* _What needs to be done_
Reproduce precisely the lines between the start of the data below and the line with "# the make line", both included.

* _Provided data_
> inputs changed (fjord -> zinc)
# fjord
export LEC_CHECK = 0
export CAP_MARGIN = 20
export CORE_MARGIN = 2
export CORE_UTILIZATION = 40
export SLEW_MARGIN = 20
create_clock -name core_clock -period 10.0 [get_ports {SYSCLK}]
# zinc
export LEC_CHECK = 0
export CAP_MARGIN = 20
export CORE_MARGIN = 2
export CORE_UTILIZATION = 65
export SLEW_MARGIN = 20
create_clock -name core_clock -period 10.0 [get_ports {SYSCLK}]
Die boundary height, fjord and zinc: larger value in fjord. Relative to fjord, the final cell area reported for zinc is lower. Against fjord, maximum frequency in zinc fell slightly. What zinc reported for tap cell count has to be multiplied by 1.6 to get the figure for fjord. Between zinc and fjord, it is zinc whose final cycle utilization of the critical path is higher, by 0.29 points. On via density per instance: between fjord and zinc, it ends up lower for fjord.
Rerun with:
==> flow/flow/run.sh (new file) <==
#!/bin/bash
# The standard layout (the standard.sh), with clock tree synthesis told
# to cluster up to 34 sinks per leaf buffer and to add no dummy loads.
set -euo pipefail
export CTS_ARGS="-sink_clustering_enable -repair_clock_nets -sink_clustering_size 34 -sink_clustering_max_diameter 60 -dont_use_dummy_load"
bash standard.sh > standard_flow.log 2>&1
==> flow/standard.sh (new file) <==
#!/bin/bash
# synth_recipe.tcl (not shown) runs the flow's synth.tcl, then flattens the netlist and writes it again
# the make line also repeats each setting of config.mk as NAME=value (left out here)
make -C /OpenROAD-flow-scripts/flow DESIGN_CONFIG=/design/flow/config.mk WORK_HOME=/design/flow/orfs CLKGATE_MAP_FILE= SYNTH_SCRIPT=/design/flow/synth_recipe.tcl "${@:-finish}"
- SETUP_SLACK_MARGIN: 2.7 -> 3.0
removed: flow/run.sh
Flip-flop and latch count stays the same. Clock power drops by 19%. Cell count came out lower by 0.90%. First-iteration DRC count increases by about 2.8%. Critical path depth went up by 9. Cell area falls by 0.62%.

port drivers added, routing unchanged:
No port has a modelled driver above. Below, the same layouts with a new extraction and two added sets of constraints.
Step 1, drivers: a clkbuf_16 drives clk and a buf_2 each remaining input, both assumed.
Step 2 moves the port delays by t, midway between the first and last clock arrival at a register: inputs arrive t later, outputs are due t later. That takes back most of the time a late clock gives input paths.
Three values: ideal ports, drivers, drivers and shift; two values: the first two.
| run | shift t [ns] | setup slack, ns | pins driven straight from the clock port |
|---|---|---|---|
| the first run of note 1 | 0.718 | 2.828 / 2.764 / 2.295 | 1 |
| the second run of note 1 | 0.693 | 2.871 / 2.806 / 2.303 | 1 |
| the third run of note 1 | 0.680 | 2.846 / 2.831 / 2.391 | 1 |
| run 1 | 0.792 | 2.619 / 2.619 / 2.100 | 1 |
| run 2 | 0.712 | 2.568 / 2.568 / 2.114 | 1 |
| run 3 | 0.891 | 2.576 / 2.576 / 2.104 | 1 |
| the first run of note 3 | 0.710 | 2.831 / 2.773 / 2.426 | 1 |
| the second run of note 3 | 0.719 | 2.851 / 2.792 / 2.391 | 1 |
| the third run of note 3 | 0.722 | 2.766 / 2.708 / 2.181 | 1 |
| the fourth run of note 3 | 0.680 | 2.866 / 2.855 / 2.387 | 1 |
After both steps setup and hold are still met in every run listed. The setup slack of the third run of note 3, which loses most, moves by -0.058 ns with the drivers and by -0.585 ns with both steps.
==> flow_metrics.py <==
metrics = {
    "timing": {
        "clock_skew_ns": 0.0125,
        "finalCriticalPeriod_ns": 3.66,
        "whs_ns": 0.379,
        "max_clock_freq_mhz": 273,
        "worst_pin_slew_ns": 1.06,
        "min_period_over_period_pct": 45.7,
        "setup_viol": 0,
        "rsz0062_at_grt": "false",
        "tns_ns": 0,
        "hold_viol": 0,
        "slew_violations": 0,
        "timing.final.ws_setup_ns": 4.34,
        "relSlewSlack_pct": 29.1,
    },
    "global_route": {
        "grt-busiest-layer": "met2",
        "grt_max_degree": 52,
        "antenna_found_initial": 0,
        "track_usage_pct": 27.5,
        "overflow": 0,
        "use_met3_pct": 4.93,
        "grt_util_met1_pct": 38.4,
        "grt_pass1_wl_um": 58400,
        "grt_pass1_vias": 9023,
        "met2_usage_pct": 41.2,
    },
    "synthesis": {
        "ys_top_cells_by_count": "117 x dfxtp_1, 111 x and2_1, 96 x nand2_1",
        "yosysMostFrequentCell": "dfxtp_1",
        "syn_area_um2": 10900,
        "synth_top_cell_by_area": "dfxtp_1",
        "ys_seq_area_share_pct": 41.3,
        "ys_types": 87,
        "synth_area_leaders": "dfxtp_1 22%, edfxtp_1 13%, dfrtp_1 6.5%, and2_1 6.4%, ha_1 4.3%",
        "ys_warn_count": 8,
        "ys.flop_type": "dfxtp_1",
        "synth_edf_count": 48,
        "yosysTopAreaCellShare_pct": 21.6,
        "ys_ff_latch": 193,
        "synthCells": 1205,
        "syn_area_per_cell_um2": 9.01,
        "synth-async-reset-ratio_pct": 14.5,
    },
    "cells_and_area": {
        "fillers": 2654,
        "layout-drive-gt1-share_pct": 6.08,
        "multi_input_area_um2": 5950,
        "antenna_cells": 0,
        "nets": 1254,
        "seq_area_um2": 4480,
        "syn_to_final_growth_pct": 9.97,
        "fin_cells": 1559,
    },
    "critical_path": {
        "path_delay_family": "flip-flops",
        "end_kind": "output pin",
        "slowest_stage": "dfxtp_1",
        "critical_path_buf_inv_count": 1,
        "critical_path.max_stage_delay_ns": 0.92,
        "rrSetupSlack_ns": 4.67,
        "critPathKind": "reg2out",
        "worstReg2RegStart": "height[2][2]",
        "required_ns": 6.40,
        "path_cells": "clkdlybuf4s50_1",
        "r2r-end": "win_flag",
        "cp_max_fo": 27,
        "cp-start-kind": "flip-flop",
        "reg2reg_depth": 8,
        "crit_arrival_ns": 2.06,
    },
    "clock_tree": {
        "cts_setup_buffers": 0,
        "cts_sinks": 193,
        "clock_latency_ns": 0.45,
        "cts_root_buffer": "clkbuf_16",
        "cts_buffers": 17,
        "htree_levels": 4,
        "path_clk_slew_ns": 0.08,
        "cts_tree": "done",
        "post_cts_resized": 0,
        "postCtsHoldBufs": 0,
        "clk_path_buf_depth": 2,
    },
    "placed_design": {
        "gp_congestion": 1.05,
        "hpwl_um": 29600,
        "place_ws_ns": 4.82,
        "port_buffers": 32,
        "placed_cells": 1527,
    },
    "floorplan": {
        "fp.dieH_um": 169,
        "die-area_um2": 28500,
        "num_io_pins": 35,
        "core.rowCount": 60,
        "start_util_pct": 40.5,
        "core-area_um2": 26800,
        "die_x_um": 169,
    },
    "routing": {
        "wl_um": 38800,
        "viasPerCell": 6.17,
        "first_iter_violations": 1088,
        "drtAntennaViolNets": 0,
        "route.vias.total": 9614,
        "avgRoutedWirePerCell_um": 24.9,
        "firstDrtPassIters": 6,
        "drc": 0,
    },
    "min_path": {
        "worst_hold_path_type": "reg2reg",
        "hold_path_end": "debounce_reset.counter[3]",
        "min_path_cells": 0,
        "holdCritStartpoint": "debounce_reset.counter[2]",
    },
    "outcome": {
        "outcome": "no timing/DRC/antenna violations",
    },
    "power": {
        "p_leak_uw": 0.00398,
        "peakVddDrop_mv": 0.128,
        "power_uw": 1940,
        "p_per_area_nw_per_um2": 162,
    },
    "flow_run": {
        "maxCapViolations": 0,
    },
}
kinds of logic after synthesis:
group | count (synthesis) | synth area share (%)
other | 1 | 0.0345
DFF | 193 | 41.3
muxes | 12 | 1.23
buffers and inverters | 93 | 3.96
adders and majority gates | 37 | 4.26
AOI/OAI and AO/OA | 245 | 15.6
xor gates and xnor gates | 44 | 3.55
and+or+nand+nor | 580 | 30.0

* _Answer to the problem_
> inputs changed (fjord -> zinc)
# fjord
export LEC_CHECK = 0
export CAP_MARGIN = 20
export CORE_MARGIN = 2
export CORE_UTILIZATION = 40
export SLEW_MARGIN = 20
create_clock -name core_clock -period 10.0 [get_ports {SYSCLK}]
# zinc
export LEC_CHECK = 0
export CAP_MARGIN = 20
export CORE_MARGIN = 2
export CORE_UTILIZATION = 65
export SLEW_MARGIN = 20
create_clock -name core_clock -period 10.0 [get_ports {SYSCLK}]
Die boundary height, fjord and zinc: larger value in fjord. Relative to fjord, the final cell area reported for zinc is lower. Against fjord, maximum frequency in zinc fell slightly. What zinc reported for tap cell count has to be multiplied by 1.6 to get the figure for fjord. Between zinc and fjord, it is zinc whose final cycle utilization of the critical path is higher, by 0.29 points. On via density per instance: between fjord and zinc, it ends up lower for fjord.
Rerun with:
==> flow/flow/run.sh (new file) <==
#!/bin/bash
# The standard layout (the standard.sh), with clock tree synthesis told
# to cluster up to 34 sinks per leaf buffer and to add no dummy loads.
set -euo pipefail
export CTS_ARGS="-sink_clustering_enable -repair_clock_nets -sink_clustering_size 34 -sink_clustering_max_diameter 60 -dont_use_dummy_load"
bash standard.sh > standard_flow.log 2>&1
==> flow/standard.sh (new file) <==
#!/bin/bash
# synth_recipe.tcl (not shown) runs the flow's synth.tcl, then flattens the netlist and writes it again
# the make line also repeats each setting of config.mk as NAME=value (left out here)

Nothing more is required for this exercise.